Howard’s deliberate teaching approach is designed not only to improve your performance; but it also gives you the foundation to play golf better than you ever thought possible for the rest of your life. Deliberate practice will condition our brains, it’s how we build a thing called Myelin. Myelin is impetus to developing and improving skills, making great athletes and performers.
Myelin is white matter in the brain that forms layers that make nerve impulses faster and stronger, and which a number of researchers suggest increases learning. The amount of myelin and its density seems to increase through practice and makes what you are learning to do more automatic. The idea of deliberate practice comes in because we have to ensure that myelin forms to increase and strengthen the right impulses
The Talent Code – Daniel Coyle
The beginnings of deliberate practice start with the correct thought. By having the correct thought, you can produce the correct action of the hand/s. The correct action of the hands will then produce the correct action of the clubface as well as the correct action of the body.
The Missing Link – The hands are the missing link between the mind and the clubface.

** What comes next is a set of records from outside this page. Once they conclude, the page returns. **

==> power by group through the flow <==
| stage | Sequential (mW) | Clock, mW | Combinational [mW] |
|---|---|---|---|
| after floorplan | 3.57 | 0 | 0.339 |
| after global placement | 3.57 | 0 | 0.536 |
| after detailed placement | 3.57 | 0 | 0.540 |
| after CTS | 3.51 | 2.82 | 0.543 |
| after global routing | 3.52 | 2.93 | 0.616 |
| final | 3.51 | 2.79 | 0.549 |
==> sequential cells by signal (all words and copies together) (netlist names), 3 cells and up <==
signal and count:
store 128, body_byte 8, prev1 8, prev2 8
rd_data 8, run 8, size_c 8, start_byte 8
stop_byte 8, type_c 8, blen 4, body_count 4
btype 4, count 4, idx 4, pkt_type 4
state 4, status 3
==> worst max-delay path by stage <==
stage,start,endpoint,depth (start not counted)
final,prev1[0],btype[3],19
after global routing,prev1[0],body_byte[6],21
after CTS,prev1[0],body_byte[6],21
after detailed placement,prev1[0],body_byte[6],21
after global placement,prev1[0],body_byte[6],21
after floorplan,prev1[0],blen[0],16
--- src/rtl/core/sal_pkg.sv ---
`timescale 1ns / 1ps
`default_nettype none
// ----------------------------------------------------------------------------
// sal_pkg: shared types and constants for the station address learning table
// table geometry, request and result layouts, op codes and sequencer states
// ----------------------------------------------------------------------------
package sal_pkg;

  // table geometry
  localparam int TABLE_DEPTH = 64;
  localparam int ADDR_W      = (TABLE_DEPTH > 1) ? $clog2(TABLE_DEPTH) : 1;
  localparam int CNT_W       = $clog2(TABLE_DEPTH + 1);

  // field widths
  localparam int MAC_W   = 48;
  localparam int ENTRY_W = 7;

  // broadcast address
  localparam logic [MAC_W-1:0] BCAST_ADDR = {MAC_W{1'b1}};

  // op codes
  typedef enum logic {
    OP_OBSERVE = 1'b0,
    OP_CLEAR   = 1'b1
  } op_t;

  // sequencer states
  typedef enum logic [1:0] {
    ST_IDLE,
    ST_SCAN,
    ST_DECIDE
  } state_t;

  // one request
  typedef struct packed {
    logic             op;
    logic [MAC_W-1:0] src_addr;
    logic [MAC_W-1:0] dst_addr;
  } req_t;

  // one result
  typedef struct packed {
    logic               relevant;
    logic               added;
    logic [MAC_W-1:0]   peer_addr;
    logic [ENTRY_W-1:0] entry_count;
    logic               full_drop;
  } rsp_t;

endpackage
`default_nettype wire

--- src/rtl/core/sal_ram.sv ---
`timescale 1ns / 1ps
`default_nettype none
// ----------------------------------------------------------------------------
// sal_ram: generic single write port ram
// one write and one read per cycle, read data registered
// ----------------------------------------------------------------------------
module sal_ram #(
  parameter int WIDTH = 8,
  parameter int DEPTH = 16
) (
  input  wire logic                                       clk,
  input  wire logic                                       we,
  input  wire logic [((DEPTH > 1) ? $clog2(DEPTH) : 1)-1:0] waddr,
  input  wire logic [WIDTH-1:0]                           wdata,
  input  wire logic [((DEPTH > 1) ? $clog2(DEPTH) : 1)-1:0] raddr,
  output logic      [WIDTH-1:0]                           rdata
);

  logic [WIDTH-1:0] mem [DEPTH];

  // write port and registered read port
  always_ff @(posedge clk) begin
    if (we) begin
      mem[waddr] <= wdata;
    end
    rdata <= mem[raddr];
  end

endmodule
`default_nettype wire

--- src/rtl/core/station_address_learning_table.sv ---
`timescale 1ns / 1ps
`default_nettype none
// ----------------------------------------------------------------------------
// station_address_learning_table: learns stations talking to one access point
// frame addresses in, linear search of a ram table, append on miss
// ----------------------------------------------------------------------------
// A request is taken when start is high and busy is low. An observe request
// walks the table ram one entry a cycle, compares each registered read
// against both frame addresses, then decides and appends; a clear request
// goes straight to the decide step and resets the learned count. The result is
// shown on result for exactly one cycle with result_valid high and cannot be
// held off, so the receiver must take it then. Every request gives exactly
// one result. ap_address is written through cfg_valid/cfg_ready/cfg_data and
// must only change while the block is not busy.
module station_address_learning_table (
  input  wire logic                     clk,
  input  wire logic                     rst,
  input  wire logic                     start,
  output logic                          busy,
  input  wire sal_pkg::req_t            req,
  output logic                          result_valid,
  output sal_pkg::rsp_t                 result,
  input  wire logic                     cfg_valid,
  output logic                          cfg_ready,
  input  wire logic [sal_pkg::MAC_W-1:0] cfg_data
);

  sal_pkg::state_t state, state_next;

  logic [sal_pkg::MAC_W-1:0]  ap_address;
  sal_pkg::req_t              cur;
  logic [sal_pkg::CNT_W-1:0]  count;
  logic [sal_pkg::CNT_W-1:0]  idx;
  logic                       pend;
  logic                       hit_src;
  logic                       hit_dst;

  logic                       accept;
  logic                       scan_issue;
  logic                       decide;

  logic [sal_pkg::MAC_W-1:0]  rd_data;
  logic                       wr_en;
  logic [sal_pkg::MAC_W-1:0]  cand;
  logic                       want;
  logic                       relevant;
  logic                       src_ap;
  logic                       dst_ap;
  logic                       full;
  logic                       is_clear;

  assign accept    = start && !busy;
  assign cfg_ready = (state == sal_pkg::ST_IDLE);
  assign is_clear  = (cur.op == sal_pkg::OP_CLEAR);

  // next state
  always_comb begin
    state_next = state;
    case (state)
      sal_pkg::ST_IDLE: begin
        if (accept) begin
          state_next = (req.op == sal_pkg::OP_CLEAR) ? sal_pkg::ST_DECIDE : sal_pkg::ST_SCAN;
        end
      end
      sal_pkg::ST_SCAN: begin
        // the last compare lands in the hit flags at this same edge
        if (!scan_issue) begin
          state_next = sal_pkg::ST_DECIDE;
        end
      end
      sal_pkg::ST_DECIDE: begin
        state_next = sal_pkg::ST_IDLE;
      end
      default: begin
        state_next = sal_pkg::ST_IDLE;
      end
    endcase
  end

  // sequencer outputs
  always_comb begin
    busy       = 1'b1;
    scan_issue = 1'b0;
    decide     = 1'b0;
    case (state)
      sal_pkg::ST_IDLE: begin
        busy = 1'b0;
      end
      sal_pkg::ST_SCAN: begin
        scan_issue = (idx != count);
      end
      sal_pkg::ST_DECIDE: begin
        decide = 1'b1;
      end
      default: begin
        busy = 1'b1;
      end
    endcase
  end

  // state register
  always_ff @(posedge clk) begin
    if (rst) begin
      state <= sal_pkg::ST_IDLE;
    end else begin
      state <= state_next;
    end
  end

  // relevance and peer choice from the scan hits
  always_comb begin
    src_ap   = (cur.src_addr == ap_address);
    dst_ap   = (cur.dst_addr == ap_address);
    relevant = !is_clear &&
               ((src_ap && cur.dst_addr != sal_pkg::BCAST_ADDR) ||
                (dst_ap && cur.src_addr != sal_pkg::BCAST_ADDR));
    want     = 1'b0;
    cand     = cur.dst_addr;
    if (relevant) begin
      if (src_ap && !hit_dst) begin
        want = 1'b1;
        cand = cur.dst_addr;
      end else if (dst_ap && !hit_src) begin
        want = 1'b1;
        cand = cur.src_addr;
      end
    end
    full  = (count == sal_pkg::CNT_W'(sal_pkg::TABLE_DEPTH));
    wr_en = decide && want && !full;
  end

  // learned address table
  sal_ram #(
    .WIDTH (sal_pkg::MAC_W),
    .DEPTH (sal_pkg::TABLE_DEPTH)
  ) u_table (
    .clk   (clk),
    .we    (wr_en),
    .waddr (count[sal_pkg::ADDR_W-1:0]),
    .wdata (cand),
    .raddr (idx[sal_pkg::ADDR_W-1:0]),
    .rdata (rd_data)
  );

  // configuration register
  always_ff @(posedge clk) begin
    if (rst) begin
      ap_address <= '0;
    end else if (cfg_valid && cfg_ready) begin
      ap_address <= cfg_data;
    end
  end

  // request capture, scan walk and compare
  always_ff @(posedge clk) begin
    if (rst) begin
      idx     <= '0;
      pend    <= 1'b0;
      hit_src <= 1'b0;
      hit_dst <= 1'b0;
    end else if (accept) begin
      idx     <= '0;
      pend    <= 1'b0;
      hit_src <= 1'b0;
      hit_dst <= 1'b0;
    end else if (state == sal_pkg::ST_SCAN) begin
      pend <= scan_issue;
      if (scan_issue) begin
        idx <= idx + 1'b1;
      end
      if (pend) begin
        if (rd_data == cur.src_addr) begin
          hit_src <= 1'b1;
        end
        if (rd_data == cur.dst_addr) begin
          hit_dst <= 1'b1;
        end
      end
    end
  end

  always_ff @(posedge clk) begin
    if (accept) begin
      cur <= req;
    end
  end

  // learned count
  always_ff @(posedge clk) begin
    if (rst) begin
      count <= '0;
    end else if (decide) begin
      if (is_clear) begin
        count <= '0;
      end else if (wr_en) begin
        count <= count + 1'b1;
      end
    end
  end

  // result strobe and payload
  always_ff @(posedge clk) begin
    if (rst) begin
      result_valid <= 1'b0;
    end else begin
      result_valid <= decide;
    end
  end

  always_ff @(posedge clk) begin
    if (decide) begin
      result.relevant    <= relevant;
      result.added       <= wr_en;
      result.peer_addr   <= wr_en ? cand : '0;
      result.full_drop   <= want && full;
      if (is_clear) begin
        result.entry_count <= '0;
      end else if (wr_en) begin
        result.entry_count <= sal_pkg::ENTRY_W'(count + 1'b1);
      end else begin
        result.entry_count <= sal_pkg::ENTRY_W'(count);
      end
    end
  end

  // checks
  a_count_bound: assert property (@(posedge clk) disable iff (rst)
    count <= sal_pkg::CNT_W'(sal_pkg::TABLE_DEPTH))
    else $error("learned count beyond table depth");

  a_decide_result: assert property (@(posedge clk) disable iff (rst)
    (state == sal_pkg::ST_DECIDE) |=> result_valid)
    else $error("decide cycle without result strobe");

  a_add_or_drop: assert property (@(posedge clk) disable iff (rst)
    result_valid |-> !(result.added && result.full_drop))
    else $error("result both added and dropped");

  a_added_relevant: assert property (@(posedge clk) disable iff (rst)
    (result_valid && result.added) |-> result.relevant)
    else $error("address added for a frame that is not relevant");

endmodule
`default_nettype wire
--- config.mk ---
export PLATFORM = sky130hd
export DESIGN_NAME = station_address_learning_table
export DESIGN_NICKNAME = d
export VERILOG_FILES = /design/src/rtl/core/sal_pkg.sv /design/src/rtl/core/sal_ram.sv /design/src/rtl/core/station_address_learning_table.sv
export SDC_FILE = /design/constraint.sdc
export NUM_CORES = 2
export LEC_CHECK = 0
export BUFFER_PORTS_ARGS = -buffer_cell sky130_fd_sc_hd__buf_2
export CAP_MARGIN = 20
export CORE_ASPECT_RATIO = 0.8
export CORE_MARGIN = 1.5
export CORE_UTILIZATION = 48
export DETAILED_ROUTE_END_ITERATION = 8
export PLACE_DENSITY = 0.62
export SYNTH_ARGS = -nofsm -noshare
export SYNTH_HDL_FRONTEND = slang
export SYNTH_SLANG_ARGS = --single-unit
--- constraint.sdc ---
create_clock -name clk -period 5.65 [get_ports clk]
set_input_delay 0.565 -clock clk [delete_from_list [all_inputs] [get_ports clk]]
set_output_delay 0.565 -clock clk [all_outputs]
set_load 0.1 [all_outputs]
[src/hw/rtl/umean_dp.sv]
// Datapath for the unsigned 16-bit mean block: accumulator, divider, result register.
module umean_dp (
   input  logic                     clock,
   input  logic                     reset,
   input  umean_pkg::umean_req_type req_data,
   input  logic                     rsp_stall,
   output logic                     rsp_valid,
   output umean_pkg::umean_rsp_type rsp_data,
   input  umean_pkg::umean_cmd_type cmd,
   output umean_pkg::umean_sts_type sts
);
   import umean_pkg::*;

   logic [31:0]   sum_ff, sum_in;
   logic [15:0]   count_ff, count_in;
   logic          ovf_ff, ovf_in;
   logic [31:0]   sum_nx;
   logic [15:0]   count_nx;
   logic          ovf_nx;
   logic          sat;

   logic [15:0]   rem_ff, rem_in;
   logic [15:0]   shreg_ff, shreg_in;
   logic [15:0]   dvsr_ff, dvsr_in;
   logic          div_ovf_ff, div_ovf_in;
   logic [16:0]   trial;
   logic [16:0]   diff;
   logic          ge;

   logic          rsp_valid_ff, rsp_valid_in;
   umean_rsp_type rsp_data_ff, rsp_data_in;

   // Status back to the controller
   assign sts.out_free   = !rsp_valid_ff || !rsp_stall;
   assign sts.item_last  = req_data.last;
   assign sts.item_empty = req_data.empty_set;

   // Running set with saturating count
   assign sat      = (count_ff >= MAX_ELEMENTS);
   assign sum_nx   = sat ? sum_ff : sum_ff + {16'd0, req_data.sample};
   assign count_nx = sat ? count_ff : count_ff + 16'd1;
   assign ovf_nx   = ovf_ff | sat;

   always_comb begin
      sum_in   = sum_ff;
      count_in = count_ff;
      ovf_in   = ovf_ff;
      if (cmd.clear || cmd.div_load) begin
         sum_in   = '0;
         count_in = '0;
         ovf_in   = 1'b0;
      end else if (cmd.acc_en) begin
         sum_in   = sum_nx;
         count_in = count_nx;
         ovf_in   = ovf_nx;
      end
   end

   // Restoring divider: high half of the sum is below the count, so 16 steps
   assign trial = {rem_ff, shreg_ff[15]};
   assign diff  = trial - {1'b0, dvsr_ff};
   assign ge    = (trial >= {1'b0, dvsr_ff});

   always_comb begin
      rem_in     = rem_ff;
      shreg_in   = shreg_ff;
      dvsr_in    = dvsr_ff;
      div_ovf_in = div_ovf_ff;
      if (cmd.div_load) begin
         rem_in     = sum_nx[31:16];
         shreg_in   = sum_nx[15:0];
         dvsr_in    = count_nx;
         div_ovf_in = ovf_nx;
      end else if (cmd.div_step) begin
         rem_in   = ge ? diff[15:0] : trial[15:0];
         shreg_in = {shreg_ff[14:0], ge};
      end
   end

   // Result register
   always_comb begin
      rsp_valid_in = rsp_valid_ff;
      rsp_data_in  = rsp_data_ff;
      if (cmd.out_load_zero) begin
         rsp_valid_in         = 1'b1;
         rsp_data_in.mean     = '0;
         rsp_data_in.overflow = 1'b0;
      end else if (cmd.out_load_div) begin
         rsp_valid_in         = 1'b1;
         rsp_data_in.mean     = shreg_ff;
         rsp_data_in.overflow = div_ovf_ff;
      end else if (!rsp_stall) begin
         rsp_valid_in = 1'b0;
      end
   end

   assign rsp_valid = rsp_valid_ff;
   assign rsp_data  = rsp_data_ff;

   // Control and set state
   always_ff @(posedge clock) begin
      if (reset) begin
         sum_ff       <= '0;
         count_ff     <= '0;
         ovf_ff       <= 1'b0;
         rsp_valid_ff <= 1'b0;
      end else begin
         sum_ff       <= sum_in;
         count_ff     <= count_in;
         ovf_ff       <= ovf_in;
         rsp_valid_ff <= rsp_valid_in;
      end
   end

   // Payload registers
   always_ff @(posedge clock) begin
      rem_ff      <= rem_in;
      shreg_ff    <= shreg_in;
      dvsr_ff     <= dvsr_in;
      div_ovf_ff  <= div_ovf_in;
      rsp_data_ff <= rsp_data_in;
   end

`ifndef NO_ASSERTIONS
   // Partial remainder stays below the divisor, so the quotient fits 16 bits
   a_rem_range: assert property (@(posedge clock) disable iff (reset)
      cmd.div_step |-> (rem_ff < dvsr_ff))
      else $error("divider remainder out of range");

   // Overflow only ever goes with a saturated count
   a_ovf_sat: assert property (@(posedge clock) disable iff (reset)
      ovf_ff |-> (count_ff == MAX_ELEMENTS))
      else $error("overflow flag without saturated count");

   // The set is empty again after a last or empty-set word
   a_set_clear: assert property (@(posedge clock) disable iff (reset)
      (cmd.div_load || cmd.clear) |=> (sum_ff == '0 && count_ff == '0 && !ovf_ff))
      else $error("set state not cleared at end of set");
`endif

endmodule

Myelin only gets created when there is a struggle, when we are not able to do the action that we want to do, it gets created from the repetitive correct thought first. The correct thought does not always produce the correct action, it’s the correct thought done over and over that creates the myelin that enables us to achieve the correct action. The essence of everything.
The degree of improvement of his or her game will show and will vary with the quality of each individual’s application. By continuing to practice and apply these fundamentals, the golfer will continue to improve his game – quite often, far beyond the fondest dreams. I do genuinely believe this: THE AVERAGE GOLFER IS ENTIRELY CAPABLE OF BUILDING A REPEATING SWING AND BREAKING 80, if he learns to perform a small number of correct movements and conversely, it follows, eliminates a lot of movements which tend to keep the swing from repeating.